Your objective
Within the data that follows, set down exactly the lines from the one containing "X: 49.09 microns" through the one containing "503.0 sq um", both ends included.

Given data
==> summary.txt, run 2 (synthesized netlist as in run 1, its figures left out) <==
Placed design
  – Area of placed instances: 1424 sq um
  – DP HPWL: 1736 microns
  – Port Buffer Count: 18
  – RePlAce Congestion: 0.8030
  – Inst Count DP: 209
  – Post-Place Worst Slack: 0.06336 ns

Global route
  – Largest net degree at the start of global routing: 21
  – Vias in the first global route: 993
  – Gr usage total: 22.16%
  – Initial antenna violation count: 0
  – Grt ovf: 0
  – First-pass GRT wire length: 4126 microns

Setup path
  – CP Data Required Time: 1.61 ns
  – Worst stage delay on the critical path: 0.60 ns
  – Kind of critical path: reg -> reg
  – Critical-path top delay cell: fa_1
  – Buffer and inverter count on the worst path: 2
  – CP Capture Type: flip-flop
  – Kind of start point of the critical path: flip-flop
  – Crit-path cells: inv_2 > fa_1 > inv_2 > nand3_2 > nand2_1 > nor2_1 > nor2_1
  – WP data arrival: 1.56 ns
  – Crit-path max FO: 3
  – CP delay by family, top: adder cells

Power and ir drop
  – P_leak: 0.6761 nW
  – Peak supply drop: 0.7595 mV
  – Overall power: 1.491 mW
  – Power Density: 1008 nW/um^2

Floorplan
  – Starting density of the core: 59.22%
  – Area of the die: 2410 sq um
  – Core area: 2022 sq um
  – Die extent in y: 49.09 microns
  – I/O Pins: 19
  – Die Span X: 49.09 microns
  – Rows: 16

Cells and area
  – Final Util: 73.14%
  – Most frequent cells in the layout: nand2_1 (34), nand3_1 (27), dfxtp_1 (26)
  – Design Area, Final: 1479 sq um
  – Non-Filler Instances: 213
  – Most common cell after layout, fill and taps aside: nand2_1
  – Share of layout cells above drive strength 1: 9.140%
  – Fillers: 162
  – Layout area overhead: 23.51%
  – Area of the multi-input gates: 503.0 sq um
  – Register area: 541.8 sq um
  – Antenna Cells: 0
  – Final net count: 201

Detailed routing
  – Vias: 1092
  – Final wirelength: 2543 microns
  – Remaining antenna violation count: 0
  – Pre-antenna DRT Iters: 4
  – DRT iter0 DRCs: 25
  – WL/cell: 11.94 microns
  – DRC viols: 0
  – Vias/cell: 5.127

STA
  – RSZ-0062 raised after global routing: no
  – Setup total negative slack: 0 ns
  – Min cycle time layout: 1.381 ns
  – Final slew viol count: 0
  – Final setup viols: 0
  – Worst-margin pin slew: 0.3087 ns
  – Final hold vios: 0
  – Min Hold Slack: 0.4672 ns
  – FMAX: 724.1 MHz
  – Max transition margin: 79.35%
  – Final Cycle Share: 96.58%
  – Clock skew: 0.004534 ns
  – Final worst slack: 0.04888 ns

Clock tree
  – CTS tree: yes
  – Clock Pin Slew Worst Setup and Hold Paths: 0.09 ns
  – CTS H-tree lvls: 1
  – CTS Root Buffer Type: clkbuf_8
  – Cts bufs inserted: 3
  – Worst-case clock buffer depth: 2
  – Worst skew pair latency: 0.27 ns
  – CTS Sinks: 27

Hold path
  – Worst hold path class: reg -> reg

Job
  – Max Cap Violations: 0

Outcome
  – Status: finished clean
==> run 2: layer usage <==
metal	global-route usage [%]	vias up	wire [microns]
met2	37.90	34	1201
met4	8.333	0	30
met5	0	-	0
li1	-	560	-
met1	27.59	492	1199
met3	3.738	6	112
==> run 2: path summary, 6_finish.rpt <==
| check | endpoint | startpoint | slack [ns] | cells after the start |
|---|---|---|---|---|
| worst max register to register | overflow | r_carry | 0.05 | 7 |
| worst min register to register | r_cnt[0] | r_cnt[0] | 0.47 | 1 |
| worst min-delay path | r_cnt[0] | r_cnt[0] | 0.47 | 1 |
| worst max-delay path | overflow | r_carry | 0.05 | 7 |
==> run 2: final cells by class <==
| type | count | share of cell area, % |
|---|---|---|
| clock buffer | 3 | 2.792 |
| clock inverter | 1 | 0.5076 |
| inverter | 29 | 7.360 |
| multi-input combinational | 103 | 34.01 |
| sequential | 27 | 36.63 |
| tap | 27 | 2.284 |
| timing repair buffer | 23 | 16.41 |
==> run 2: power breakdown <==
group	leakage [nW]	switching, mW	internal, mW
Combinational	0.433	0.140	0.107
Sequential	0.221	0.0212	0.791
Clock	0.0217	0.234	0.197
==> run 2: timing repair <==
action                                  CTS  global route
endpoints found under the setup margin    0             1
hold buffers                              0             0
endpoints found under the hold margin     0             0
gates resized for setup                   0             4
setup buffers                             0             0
File: src/rtl/seq_multdiv.sv
// Iterative signed multiplier/divider: radix-2 shift-add multiply and restoring divide
// on sign-magnitude operands, with a start/ready handshake and overflow/div-by-zero flag.
module seq_multdiv #(
  parameter int WIDTH = 32
) (
  input  logic             clock,
  input  logic             reset_n,
  input  logic             ctrl_MULT,
  input  logic             ctrl_DIV,
  input  logic [WIDTH-1:0] data_operandA,
  input  logic [WIDTH-1:0] data_operandB,
  output logic [WIDTH-1:0] data_result,
  output logic             data_exception,
  output logic             data_resultRDY,
  output logic             busy
);

  localparam int CNT_W = $clog2(WIDTH) + 1;
  localparam logic [CNT_W-1:0] LAST_ITER = CNT_W'(WIDTH - 1);

  typedef enum logic [1:0] {S_IDLE, S_RUN, S_FIX} state_t;

  state_t               state_q, state_d;
  logic                 div_q, div_d;
  logic                 neg_q, neg_d;
  logic                 dz_q, dz_d;
  logic                 dovf_q, dovf_d;
  logic [CNT_W-1:0]     cnt_q, cnt_d;
  logic [WIDTH:0]       mag_a_q, mag_a_d;
  logic [WIDTH:0]       mag_b_q, mag_b_d;
  logic [2*WIDTH-1:0]   prod_q, prod_d;
  logic [WIDTH:0]       rem_q, rem_d;
  logic [WIDTH-1:0]     quo_q, quo_d;
  logic [WIDTH-1:0]     result_q, result_d;
  logic                 exc_q, exc_d;
  logic                 rdy_q, rdy_d;
  logic                 busy_q, busy_d;

  logic [WIDTH:0]       start_mag_a, start_mag_b;
  logic [WIDTH:0]       mul_sum;
  logic [WIDTH+1:0]     rem_shift, trial;
  logic [2*WIDTH-1:0]   prod_signed;
  logic [WIDTH-1:0]     quo_signed;

  // WIDTH+1 bits so that the magnitude of the most negative operand is representable.
  function automatic logic [WIDTH:0] magnitude(input logic [WIDTH-1:0] v);
    logic [WIDTH:0] ext;
    ext = {v[WIDTH-1], v};
    return ext[WIDTH] ? -ext : ext;
  endfunction

  function automatic logic [2*WIDTH-1:0] apply_sign_wide(input logic [2*WIDTH-1:0] v,
                                                         input logic neg);
    return neg ? -v : v;
  endfunction

  function automatic logic [WIDTH-1:0] apply_sign(input logic [WIDTH-1:0] v, input logic neg);
    return neg ? -v : v;
  endfunction

  always_comb begin
    start_mag_a = magnitude(data_operandA);
    start_mag_b = magnitude(data_operandB);
    mul_sum     = {1'b0, prod_q[2*WIDTH-1:WIDTH]} + mag_a_q;
    rem_shift   = {rem_q, quo_q[WIDTH-1]};
    trial       = rem_shift - {1'b0, mag_b_q};
    prod_signed = apply_sign_wide(prod_q, neg_q);
    quo_signed  = apply_sign(quo_q, neg_q);

    state_d  = state_q;
    div_d    = div_q;
    neg_d    = neg_q;
    dz_d     = dz_q;
    dovf_d   = dovf_q;
    cnt_d    = cnt_q;
    mag_a_d  = mag_a_q;
    mag_b_d  = mag_b_q;
    prod_d   = prod_q;
    rem_d    = rem_q;
    quo_d    = quo_q;
    result_d = result_q;
    exc_d    = exc_q;
    rdy_d    = 1'b0;
    busy_d   = busy_q;

    case (state_q)
      S_IDLE: begin
        if (ctrl_MULT || ctrl_DIV) begin
          state_d = S_RUN;
          div_d   = ~ctrl_MULT;
          busy_d  = 1'b1;
          cnt_d   = '0;
          mag_a_d = start_mag_a;
          mag_b_d = start_mag_b;
          // A zero operand forces a positive result so -0 never appears.
          neg_d   = (data_operandA[WIDTH-1] ^ data_operandB[WIDTH-1]) &&
                    (data_operandA != '0) && (data_operandB != '0);
          dz_d    = (data_operandB == '0);
          dovf_d  = (data_operandA == {1'b1, {(WIDTH-1){1'b0}}}) && (data_operandB == '1);
          prod_d  = {{WIDTH{1'b0}}, start_mag_b[WIDTH-1:0]};
          rem_d   = '0;
          quo_d   = start_mag_a[WIDTH-1:0];
        end
      end
      S_RUN: begin
        cnt_d = cnt_q + CNT_W'(1);
        if (div_q) begin
          if (!trial[WIDTH+1]) rem_d = trial[WIDTH:0];
          else                 rem_d = rem_shift[WIDTH:0];
          quo_d = {quo_q[WIDTH-2:0], ~trial[WIDTH+1]};
        end else if (prod_q[0]) begin
          prod_d = {mul_sum, prod_q[WIDTH-1:1]};
        end else begin
          prod_d = {1'b0, prod_q[2*WIDTH-1:1]};
        end
        if (cnt_q == LAST_ITER) state_d = S_FIX;
      end
      S_FIX: begin
        if (div_q) begin
          result_d = (dz_q || dovf_q) ? '0 : quo_signed;
          exc_d    = dz_q || dovf_q;
        end else begin
          result_d = prod_signed[WIDTH-1:0];
          exc_d    = (prod_signed[2*WIDTH-1:WIDTH] != {WIDTH{prod_signed[WIDTH-1]}});
        end
        rdy_d   = 1'b1;
        busy_d  = 1'b0;
        state_d = S_IDLE;
      end
      default: state_d = S_IDLE;
    endcase
  end

  always_ff @(posedge clock or negedge reset_n) begin
    if (!reset_n) begin
      state_q  <= S_IDLE;
      div_q    <= 1'b0;
      neg_q    <= 1'b0;
      dz_q     <= 1'b0;
      dovf_q   <= 1'b0;
      cnt_q    <= '0;
      mag_a_q  <= '0;
      mag_b_q  <= '0;
      prod_q   <= '0;
      rem_q    <= '0;
      quo_q    <= '0;
      result_q <= '0;
      exc_q    <= 1'b0;
      rdy_q    <= 1'b0;
      busy_q   <= 1'b0;
    end else begin
      state_q  <= state_d;
      div_q    <= div_d;
      neg_q    <= neg_d;
      dz_q     <= dz_d;
      dovf_q   <= dovf_d;
      cnt_q    <= cnt_d;
      mag_a_q  <= mag_a_d;
      mag_b_q  <= mag_b_d;
      prod_q   <= prod_d;
      rem_q    <= rem_d;
      quo_q    <= quo_d;
      result_q <= result_d;
      exc_q    <= exc_d;
      rdy_q    <= rdy_d;
      busy_q   <= busy_d;
    end
  end

  assign data_result    = result_q;
  assign data_exception = exc_q;
  assign data_resultRDY = rdy_q;
  assign busy           = busy_q;

endmodule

Reply
  – Die Span X: 49.09 microns
  – Rows: 16

Cells and area
  – Final Util: 73.14%
  – Most frequent cells in the layout: nand2_1 (34), nand3_1 (27), dfxtp_1 (26)
  – Design Area, Final: 1479 sq um
  – Non-Filler Instances: 213
  – Most common cell after layout, fill and taps aside: nand2_1
  – Share of layout cells above drive strength 1: 9.140%
  – Fillers: 162
  – Layout area overhead: 23.51%
  – Area of the multi-input gates: 503.0 sq um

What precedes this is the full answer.